REQUIREMENT – Search the data for the word "well" and copy every line that contains it.
[DATA RECORDS]
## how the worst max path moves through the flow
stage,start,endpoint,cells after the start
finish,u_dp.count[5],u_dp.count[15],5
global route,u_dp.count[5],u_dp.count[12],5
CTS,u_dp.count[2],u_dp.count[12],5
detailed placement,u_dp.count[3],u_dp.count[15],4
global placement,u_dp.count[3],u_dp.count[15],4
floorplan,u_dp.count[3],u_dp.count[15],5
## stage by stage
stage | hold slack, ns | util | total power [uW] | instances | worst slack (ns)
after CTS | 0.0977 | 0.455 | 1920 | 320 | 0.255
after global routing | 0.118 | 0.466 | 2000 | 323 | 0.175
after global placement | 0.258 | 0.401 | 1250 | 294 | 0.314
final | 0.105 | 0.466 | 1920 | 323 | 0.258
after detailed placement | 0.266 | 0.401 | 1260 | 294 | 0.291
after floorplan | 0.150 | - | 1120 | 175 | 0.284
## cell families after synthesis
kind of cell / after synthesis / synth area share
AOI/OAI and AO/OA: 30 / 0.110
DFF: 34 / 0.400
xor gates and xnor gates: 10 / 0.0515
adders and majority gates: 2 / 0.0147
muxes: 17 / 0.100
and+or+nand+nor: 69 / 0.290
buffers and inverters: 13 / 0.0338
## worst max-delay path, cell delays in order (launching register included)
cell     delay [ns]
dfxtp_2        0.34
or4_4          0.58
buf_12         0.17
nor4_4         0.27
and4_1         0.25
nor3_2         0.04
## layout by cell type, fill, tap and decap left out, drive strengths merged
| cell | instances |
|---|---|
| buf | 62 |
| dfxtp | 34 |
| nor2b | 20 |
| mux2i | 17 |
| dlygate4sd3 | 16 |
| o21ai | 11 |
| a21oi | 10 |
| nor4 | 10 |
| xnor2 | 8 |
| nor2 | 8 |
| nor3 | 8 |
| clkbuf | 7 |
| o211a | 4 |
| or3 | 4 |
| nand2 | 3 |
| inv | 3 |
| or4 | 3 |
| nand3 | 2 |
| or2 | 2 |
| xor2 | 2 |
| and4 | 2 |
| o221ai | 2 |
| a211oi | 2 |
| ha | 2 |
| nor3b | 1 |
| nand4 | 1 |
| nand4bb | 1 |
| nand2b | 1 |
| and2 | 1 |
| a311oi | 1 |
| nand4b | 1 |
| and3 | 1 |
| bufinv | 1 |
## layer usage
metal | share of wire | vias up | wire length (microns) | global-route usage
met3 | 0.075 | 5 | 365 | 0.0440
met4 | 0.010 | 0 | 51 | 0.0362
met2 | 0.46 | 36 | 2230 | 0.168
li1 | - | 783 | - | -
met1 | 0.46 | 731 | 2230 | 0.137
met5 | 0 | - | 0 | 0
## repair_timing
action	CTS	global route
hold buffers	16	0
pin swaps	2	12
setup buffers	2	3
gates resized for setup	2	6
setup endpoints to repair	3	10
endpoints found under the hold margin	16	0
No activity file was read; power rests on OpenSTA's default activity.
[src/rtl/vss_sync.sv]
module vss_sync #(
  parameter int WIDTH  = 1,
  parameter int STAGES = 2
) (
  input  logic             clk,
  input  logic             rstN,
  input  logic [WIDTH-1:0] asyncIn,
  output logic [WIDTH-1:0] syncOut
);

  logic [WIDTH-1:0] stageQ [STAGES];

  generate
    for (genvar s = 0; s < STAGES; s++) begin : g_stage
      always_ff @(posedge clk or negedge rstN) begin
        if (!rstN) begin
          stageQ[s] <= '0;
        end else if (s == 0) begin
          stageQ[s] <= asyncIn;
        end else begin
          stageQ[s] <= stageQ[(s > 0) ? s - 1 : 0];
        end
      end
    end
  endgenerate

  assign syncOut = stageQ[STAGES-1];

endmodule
[/DATA RECORDS]
[DATA RECORDS]
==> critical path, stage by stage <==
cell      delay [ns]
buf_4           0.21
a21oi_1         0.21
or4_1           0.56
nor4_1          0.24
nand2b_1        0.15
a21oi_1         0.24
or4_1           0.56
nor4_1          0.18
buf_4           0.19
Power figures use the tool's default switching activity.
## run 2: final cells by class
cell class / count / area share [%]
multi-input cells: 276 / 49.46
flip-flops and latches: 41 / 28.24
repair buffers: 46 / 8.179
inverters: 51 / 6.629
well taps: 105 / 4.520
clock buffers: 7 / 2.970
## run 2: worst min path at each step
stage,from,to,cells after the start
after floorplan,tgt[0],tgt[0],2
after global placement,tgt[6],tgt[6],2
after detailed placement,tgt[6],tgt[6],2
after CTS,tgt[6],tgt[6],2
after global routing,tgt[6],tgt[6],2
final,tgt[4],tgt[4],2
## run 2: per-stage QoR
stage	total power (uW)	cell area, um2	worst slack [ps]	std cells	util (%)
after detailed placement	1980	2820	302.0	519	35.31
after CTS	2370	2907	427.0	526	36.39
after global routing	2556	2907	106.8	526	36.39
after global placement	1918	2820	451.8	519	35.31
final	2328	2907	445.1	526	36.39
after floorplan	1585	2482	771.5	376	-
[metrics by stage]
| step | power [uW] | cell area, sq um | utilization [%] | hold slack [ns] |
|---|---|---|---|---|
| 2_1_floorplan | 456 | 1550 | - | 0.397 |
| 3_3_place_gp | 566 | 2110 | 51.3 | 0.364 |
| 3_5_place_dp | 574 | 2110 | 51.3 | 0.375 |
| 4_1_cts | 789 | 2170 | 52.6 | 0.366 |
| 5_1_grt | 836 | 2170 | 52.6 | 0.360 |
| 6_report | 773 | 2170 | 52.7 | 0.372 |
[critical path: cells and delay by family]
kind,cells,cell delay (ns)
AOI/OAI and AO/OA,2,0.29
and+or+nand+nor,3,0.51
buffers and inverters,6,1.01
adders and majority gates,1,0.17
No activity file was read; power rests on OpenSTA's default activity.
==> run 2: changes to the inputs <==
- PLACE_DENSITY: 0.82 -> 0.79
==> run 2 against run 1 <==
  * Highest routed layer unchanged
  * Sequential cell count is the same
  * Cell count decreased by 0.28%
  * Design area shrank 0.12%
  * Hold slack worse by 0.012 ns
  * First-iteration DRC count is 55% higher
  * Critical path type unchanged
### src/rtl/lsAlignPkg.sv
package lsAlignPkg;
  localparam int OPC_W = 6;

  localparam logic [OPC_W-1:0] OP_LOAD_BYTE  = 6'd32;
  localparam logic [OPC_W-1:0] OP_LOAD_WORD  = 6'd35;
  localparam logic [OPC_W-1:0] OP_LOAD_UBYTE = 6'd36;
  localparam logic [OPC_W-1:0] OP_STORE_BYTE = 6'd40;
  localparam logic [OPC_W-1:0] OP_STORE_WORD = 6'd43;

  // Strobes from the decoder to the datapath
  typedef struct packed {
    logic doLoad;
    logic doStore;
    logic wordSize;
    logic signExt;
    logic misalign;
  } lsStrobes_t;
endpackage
[/DATA RECORDS]
[DATA RECORDS]
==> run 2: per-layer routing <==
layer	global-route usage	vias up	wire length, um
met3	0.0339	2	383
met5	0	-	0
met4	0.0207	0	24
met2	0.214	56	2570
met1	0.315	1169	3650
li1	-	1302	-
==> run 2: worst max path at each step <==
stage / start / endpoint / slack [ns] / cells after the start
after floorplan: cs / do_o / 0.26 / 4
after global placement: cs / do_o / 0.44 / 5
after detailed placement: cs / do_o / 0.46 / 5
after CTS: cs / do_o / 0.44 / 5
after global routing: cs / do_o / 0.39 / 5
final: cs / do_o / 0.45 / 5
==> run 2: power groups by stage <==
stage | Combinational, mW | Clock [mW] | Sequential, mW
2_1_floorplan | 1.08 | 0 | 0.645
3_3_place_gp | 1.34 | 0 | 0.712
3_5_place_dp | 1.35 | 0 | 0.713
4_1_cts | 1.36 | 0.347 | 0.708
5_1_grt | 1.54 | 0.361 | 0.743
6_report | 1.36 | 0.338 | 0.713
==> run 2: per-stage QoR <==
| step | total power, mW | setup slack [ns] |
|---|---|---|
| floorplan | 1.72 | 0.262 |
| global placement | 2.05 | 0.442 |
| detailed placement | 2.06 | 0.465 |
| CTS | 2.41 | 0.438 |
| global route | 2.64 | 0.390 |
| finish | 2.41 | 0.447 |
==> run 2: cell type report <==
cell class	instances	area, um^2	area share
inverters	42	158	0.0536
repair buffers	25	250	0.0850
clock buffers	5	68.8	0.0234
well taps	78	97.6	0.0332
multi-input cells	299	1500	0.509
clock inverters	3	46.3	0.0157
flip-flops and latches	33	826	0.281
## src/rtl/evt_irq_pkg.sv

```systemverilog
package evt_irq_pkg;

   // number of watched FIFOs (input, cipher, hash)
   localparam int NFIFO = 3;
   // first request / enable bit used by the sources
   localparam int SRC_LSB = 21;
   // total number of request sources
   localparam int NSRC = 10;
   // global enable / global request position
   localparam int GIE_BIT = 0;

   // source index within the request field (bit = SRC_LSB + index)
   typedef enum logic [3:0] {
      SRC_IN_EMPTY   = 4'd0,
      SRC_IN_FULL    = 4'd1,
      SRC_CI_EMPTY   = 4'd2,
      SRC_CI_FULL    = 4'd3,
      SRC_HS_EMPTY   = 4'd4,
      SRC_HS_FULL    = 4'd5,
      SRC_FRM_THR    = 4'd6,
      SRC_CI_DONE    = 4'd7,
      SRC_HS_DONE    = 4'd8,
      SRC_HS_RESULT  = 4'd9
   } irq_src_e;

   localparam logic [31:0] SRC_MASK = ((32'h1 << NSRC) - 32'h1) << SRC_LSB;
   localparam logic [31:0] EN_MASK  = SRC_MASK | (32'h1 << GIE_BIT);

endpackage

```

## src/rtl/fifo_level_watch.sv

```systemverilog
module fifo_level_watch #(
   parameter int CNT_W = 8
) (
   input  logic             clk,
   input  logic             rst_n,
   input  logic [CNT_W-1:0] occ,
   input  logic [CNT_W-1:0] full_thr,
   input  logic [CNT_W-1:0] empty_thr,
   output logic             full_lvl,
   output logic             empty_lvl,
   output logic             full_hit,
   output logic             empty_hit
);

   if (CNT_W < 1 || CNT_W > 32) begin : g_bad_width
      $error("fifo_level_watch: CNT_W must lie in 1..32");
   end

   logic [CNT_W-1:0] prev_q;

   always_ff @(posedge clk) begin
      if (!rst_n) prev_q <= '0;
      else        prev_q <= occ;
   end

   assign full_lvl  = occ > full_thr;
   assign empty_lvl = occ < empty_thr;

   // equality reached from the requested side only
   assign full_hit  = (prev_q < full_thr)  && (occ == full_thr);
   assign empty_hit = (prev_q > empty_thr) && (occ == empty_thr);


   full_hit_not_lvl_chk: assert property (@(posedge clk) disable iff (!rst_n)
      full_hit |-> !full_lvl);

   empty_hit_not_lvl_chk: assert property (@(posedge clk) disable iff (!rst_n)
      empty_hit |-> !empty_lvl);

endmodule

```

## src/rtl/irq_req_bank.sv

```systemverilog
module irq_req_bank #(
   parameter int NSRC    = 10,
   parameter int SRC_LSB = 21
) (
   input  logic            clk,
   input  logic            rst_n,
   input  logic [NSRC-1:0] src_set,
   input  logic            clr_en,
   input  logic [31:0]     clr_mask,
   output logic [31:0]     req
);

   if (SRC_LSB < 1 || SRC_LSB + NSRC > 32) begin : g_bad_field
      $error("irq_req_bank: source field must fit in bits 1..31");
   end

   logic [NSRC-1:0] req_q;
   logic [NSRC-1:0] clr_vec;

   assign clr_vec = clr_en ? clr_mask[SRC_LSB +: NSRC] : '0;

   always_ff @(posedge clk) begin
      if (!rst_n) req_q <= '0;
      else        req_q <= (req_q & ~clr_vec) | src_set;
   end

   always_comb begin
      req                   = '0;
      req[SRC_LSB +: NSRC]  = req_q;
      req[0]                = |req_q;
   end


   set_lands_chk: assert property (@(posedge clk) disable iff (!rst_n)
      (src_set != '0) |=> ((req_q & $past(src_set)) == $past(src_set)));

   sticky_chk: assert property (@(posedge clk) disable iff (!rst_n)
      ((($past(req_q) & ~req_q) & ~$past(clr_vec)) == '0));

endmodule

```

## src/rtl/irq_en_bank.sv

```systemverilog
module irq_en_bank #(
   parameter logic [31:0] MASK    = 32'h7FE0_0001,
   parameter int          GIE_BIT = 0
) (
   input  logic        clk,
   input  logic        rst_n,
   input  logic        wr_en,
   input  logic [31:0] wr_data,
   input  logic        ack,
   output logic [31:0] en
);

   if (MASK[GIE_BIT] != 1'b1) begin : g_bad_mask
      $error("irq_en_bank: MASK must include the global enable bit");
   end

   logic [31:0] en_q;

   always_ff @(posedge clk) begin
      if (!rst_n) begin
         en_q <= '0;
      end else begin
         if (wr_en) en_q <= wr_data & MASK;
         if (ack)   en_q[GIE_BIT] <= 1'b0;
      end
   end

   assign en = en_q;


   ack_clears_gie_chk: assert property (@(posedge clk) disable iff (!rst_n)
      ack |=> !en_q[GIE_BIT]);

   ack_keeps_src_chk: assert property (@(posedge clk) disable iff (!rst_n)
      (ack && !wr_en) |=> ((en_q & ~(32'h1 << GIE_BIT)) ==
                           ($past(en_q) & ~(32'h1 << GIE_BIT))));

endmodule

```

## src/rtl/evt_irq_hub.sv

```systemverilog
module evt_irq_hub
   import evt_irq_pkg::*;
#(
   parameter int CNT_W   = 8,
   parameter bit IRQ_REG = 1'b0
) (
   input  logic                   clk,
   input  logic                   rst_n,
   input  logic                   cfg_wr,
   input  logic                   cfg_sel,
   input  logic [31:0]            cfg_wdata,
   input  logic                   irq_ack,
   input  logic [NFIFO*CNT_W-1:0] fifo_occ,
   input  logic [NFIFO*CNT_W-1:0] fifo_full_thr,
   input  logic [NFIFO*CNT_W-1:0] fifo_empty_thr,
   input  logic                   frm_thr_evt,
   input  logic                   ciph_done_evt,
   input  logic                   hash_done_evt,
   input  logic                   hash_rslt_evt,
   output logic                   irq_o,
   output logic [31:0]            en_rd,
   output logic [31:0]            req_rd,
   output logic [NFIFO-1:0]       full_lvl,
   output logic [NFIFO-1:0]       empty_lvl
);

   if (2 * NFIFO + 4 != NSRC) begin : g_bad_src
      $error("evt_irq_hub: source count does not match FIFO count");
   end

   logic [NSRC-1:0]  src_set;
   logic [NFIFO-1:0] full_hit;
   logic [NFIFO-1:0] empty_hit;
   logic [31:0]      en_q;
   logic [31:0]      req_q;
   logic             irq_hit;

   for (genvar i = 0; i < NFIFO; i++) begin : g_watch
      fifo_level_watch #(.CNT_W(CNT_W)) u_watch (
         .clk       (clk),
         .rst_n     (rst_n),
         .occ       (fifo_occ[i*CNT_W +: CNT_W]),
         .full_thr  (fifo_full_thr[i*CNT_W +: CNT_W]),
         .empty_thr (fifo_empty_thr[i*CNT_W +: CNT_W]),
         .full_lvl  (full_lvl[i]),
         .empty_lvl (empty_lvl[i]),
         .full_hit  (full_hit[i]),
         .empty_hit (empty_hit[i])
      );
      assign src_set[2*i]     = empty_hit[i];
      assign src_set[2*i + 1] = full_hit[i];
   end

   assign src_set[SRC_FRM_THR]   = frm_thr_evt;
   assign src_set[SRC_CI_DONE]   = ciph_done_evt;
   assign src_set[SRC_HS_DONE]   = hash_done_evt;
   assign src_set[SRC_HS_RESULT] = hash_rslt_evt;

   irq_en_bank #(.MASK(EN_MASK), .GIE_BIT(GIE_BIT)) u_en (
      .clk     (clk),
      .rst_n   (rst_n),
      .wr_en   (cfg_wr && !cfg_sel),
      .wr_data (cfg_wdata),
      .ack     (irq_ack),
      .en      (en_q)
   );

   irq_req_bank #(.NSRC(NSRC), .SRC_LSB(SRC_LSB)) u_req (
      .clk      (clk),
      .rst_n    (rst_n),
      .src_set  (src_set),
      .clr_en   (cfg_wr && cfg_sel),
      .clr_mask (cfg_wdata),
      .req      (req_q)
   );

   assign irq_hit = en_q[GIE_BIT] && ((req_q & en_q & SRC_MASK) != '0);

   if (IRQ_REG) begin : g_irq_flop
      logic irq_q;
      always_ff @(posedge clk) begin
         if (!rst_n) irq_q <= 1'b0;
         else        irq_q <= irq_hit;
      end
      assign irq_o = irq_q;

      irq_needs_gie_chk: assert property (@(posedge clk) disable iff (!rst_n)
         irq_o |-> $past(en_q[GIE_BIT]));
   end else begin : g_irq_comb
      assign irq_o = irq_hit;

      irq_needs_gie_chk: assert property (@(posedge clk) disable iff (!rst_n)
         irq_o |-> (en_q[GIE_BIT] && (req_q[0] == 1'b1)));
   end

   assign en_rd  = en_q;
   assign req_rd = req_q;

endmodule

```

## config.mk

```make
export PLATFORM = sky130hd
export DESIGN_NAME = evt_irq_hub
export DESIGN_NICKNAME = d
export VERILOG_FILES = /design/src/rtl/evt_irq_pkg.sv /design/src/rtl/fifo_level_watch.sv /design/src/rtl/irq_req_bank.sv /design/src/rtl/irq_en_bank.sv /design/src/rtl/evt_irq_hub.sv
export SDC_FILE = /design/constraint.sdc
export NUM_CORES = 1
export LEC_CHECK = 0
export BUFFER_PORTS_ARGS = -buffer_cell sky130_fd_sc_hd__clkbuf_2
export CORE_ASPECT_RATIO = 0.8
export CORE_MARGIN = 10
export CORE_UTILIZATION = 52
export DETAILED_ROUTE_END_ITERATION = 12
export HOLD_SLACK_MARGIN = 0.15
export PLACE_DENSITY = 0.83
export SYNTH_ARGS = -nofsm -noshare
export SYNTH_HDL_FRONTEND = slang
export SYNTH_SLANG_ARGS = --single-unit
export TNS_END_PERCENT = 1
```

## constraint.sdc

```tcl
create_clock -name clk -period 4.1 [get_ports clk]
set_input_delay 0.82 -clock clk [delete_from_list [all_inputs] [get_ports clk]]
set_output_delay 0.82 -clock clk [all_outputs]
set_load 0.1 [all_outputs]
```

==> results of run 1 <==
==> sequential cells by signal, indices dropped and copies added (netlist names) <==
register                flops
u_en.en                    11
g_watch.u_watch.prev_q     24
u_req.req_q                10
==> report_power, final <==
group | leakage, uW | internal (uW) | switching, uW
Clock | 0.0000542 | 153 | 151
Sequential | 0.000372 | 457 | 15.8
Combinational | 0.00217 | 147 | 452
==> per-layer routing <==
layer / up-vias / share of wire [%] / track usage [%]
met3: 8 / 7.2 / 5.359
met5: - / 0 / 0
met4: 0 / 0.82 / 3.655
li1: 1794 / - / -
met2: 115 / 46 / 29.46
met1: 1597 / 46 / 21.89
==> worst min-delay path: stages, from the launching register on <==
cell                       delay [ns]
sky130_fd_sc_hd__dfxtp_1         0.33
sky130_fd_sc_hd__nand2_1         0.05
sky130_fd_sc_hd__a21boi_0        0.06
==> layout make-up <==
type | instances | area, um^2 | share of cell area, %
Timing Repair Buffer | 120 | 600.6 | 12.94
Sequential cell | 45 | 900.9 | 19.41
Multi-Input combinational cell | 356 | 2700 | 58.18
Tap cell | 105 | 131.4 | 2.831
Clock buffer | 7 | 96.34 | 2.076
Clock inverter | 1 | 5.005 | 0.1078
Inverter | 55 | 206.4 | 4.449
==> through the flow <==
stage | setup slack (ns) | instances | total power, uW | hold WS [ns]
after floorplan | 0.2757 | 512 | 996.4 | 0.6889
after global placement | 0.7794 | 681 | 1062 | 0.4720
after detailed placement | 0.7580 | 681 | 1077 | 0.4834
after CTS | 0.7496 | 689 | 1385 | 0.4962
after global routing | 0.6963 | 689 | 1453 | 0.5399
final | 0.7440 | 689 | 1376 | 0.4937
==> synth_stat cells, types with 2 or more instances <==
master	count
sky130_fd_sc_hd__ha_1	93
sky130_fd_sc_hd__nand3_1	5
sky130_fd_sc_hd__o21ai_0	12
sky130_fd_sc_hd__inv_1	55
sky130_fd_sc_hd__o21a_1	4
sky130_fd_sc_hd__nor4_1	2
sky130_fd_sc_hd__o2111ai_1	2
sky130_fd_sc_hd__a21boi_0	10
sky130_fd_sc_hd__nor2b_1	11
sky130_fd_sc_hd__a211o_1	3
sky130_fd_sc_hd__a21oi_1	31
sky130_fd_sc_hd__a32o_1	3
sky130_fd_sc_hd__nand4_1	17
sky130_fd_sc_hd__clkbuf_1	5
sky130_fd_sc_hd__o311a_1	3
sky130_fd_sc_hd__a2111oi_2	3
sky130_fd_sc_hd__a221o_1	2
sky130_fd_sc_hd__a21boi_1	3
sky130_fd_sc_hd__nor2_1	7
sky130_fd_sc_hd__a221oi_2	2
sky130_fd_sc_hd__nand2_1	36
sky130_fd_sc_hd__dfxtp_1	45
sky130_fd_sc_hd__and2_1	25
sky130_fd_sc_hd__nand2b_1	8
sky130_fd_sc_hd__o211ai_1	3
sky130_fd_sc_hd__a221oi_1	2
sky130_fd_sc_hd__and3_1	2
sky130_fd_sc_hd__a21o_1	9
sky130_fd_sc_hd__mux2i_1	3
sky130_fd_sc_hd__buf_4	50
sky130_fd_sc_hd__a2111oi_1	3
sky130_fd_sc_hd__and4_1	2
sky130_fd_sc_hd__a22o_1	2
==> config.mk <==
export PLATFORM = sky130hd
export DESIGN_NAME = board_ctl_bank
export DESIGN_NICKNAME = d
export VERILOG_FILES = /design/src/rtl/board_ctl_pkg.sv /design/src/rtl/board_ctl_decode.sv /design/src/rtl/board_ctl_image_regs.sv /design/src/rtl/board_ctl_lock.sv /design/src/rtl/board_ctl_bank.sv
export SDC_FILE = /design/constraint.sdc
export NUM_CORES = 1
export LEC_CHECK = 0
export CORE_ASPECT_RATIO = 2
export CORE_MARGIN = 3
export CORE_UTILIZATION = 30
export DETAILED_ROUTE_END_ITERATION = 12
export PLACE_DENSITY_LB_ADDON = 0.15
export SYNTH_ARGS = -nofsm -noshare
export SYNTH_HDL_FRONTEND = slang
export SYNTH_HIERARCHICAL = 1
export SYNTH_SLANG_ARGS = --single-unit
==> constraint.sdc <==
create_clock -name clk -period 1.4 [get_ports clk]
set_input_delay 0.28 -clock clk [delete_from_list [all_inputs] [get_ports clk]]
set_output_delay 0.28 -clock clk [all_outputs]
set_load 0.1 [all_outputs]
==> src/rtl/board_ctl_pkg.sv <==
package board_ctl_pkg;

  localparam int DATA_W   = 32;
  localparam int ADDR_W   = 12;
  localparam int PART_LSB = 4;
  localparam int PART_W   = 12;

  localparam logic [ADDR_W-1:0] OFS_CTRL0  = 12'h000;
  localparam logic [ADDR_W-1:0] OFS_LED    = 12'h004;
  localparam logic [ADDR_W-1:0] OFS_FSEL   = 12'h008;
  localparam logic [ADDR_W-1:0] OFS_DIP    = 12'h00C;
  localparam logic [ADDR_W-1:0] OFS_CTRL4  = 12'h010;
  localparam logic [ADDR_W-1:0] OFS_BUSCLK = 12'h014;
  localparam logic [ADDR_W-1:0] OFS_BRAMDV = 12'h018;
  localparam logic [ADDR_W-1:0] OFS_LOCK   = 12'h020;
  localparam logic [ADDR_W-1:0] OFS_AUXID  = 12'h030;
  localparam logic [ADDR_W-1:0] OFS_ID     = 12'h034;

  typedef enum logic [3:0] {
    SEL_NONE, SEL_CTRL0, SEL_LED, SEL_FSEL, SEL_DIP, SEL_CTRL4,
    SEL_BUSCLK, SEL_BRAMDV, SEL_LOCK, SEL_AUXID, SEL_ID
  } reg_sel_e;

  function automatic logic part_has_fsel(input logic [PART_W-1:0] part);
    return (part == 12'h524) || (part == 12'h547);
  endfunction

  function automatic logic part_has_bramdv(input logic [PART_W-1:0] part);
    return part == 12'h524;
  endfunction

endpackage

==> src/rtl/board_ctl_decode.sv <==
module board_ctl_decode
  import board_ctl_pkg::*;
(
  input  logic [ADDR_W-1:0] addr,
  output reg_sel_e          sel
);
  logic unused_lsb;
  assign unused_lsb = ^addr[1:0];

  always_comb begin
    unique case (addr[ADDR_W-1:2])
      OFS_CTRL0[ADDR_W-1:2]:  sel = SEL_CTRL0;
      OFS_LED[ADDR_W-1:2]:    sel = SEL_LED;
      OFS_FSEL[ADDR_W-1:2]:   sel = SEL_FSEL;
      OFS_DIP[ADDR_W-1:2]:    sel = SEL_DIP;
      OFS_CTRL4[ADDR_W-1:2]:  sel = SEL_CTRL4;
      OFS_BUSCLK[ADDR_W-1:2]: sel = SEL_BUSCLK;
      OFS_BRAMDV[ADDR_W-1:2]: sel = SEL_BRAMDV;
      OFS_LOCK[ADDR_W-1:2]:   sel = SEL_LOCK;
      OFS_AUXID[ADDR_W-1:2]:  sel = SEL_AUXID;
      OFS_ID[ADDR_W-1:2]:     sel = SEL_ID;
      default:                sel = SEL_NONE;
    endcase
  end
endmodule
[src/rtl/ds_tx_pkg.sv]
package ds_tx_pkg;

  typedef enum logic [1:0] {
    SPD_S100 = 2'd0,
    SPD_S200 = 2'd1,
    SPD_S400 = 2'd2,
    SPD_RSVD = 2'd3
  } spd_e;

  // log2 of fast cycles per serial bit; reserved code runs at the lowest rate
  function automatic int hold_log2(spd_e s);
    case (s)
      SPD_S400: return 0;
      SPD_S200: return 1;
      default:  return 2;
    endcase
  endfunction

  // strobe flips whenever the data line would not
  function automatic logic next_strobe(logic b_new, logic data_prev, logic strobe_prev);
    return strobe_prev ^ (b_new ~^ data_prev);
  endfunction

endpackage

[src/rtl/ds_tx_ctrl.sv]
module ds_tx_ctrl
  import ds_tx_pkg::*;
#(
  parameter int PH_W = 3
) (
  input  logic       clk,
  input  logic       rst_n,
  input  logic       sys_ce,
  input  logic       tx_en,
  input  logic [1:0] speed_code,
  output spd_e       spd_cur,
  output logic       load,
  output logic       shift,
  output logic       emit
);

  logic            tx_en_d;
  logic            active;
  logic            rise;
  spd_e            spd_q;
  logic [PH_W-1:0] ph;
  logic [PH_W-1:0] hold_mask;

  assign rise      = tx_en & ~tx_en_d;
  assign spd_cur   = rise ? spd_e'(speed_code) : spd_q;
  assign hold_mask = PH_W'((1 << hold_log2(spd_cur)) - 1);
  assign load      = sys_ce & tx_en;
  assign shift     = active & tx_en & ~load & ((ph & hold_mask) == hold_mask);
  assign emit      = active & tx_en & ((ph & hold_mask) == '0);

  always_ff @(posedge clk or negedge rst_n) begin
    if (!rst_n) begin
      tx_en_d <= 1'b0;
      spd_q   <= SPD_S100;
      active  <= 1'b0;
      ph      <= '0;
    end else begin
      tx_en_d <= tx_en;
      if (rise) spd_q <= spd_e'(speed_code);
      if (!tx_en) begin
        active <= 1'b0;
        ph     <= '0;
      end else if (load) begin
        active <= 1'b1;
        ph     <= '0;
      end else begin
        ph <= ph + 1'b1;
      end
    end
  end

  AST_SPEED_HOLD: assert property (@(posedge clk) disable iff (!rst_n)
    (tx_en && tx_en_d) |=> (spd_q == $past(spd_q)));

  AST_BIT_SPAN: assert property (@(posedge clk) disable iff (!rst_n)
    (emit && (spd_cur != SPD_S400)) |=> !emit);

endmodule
[/DATA RECORDS]
RESULT OF THIS TASK –
well taps: 105 / 4.520
well taps	78	97.6	0.0332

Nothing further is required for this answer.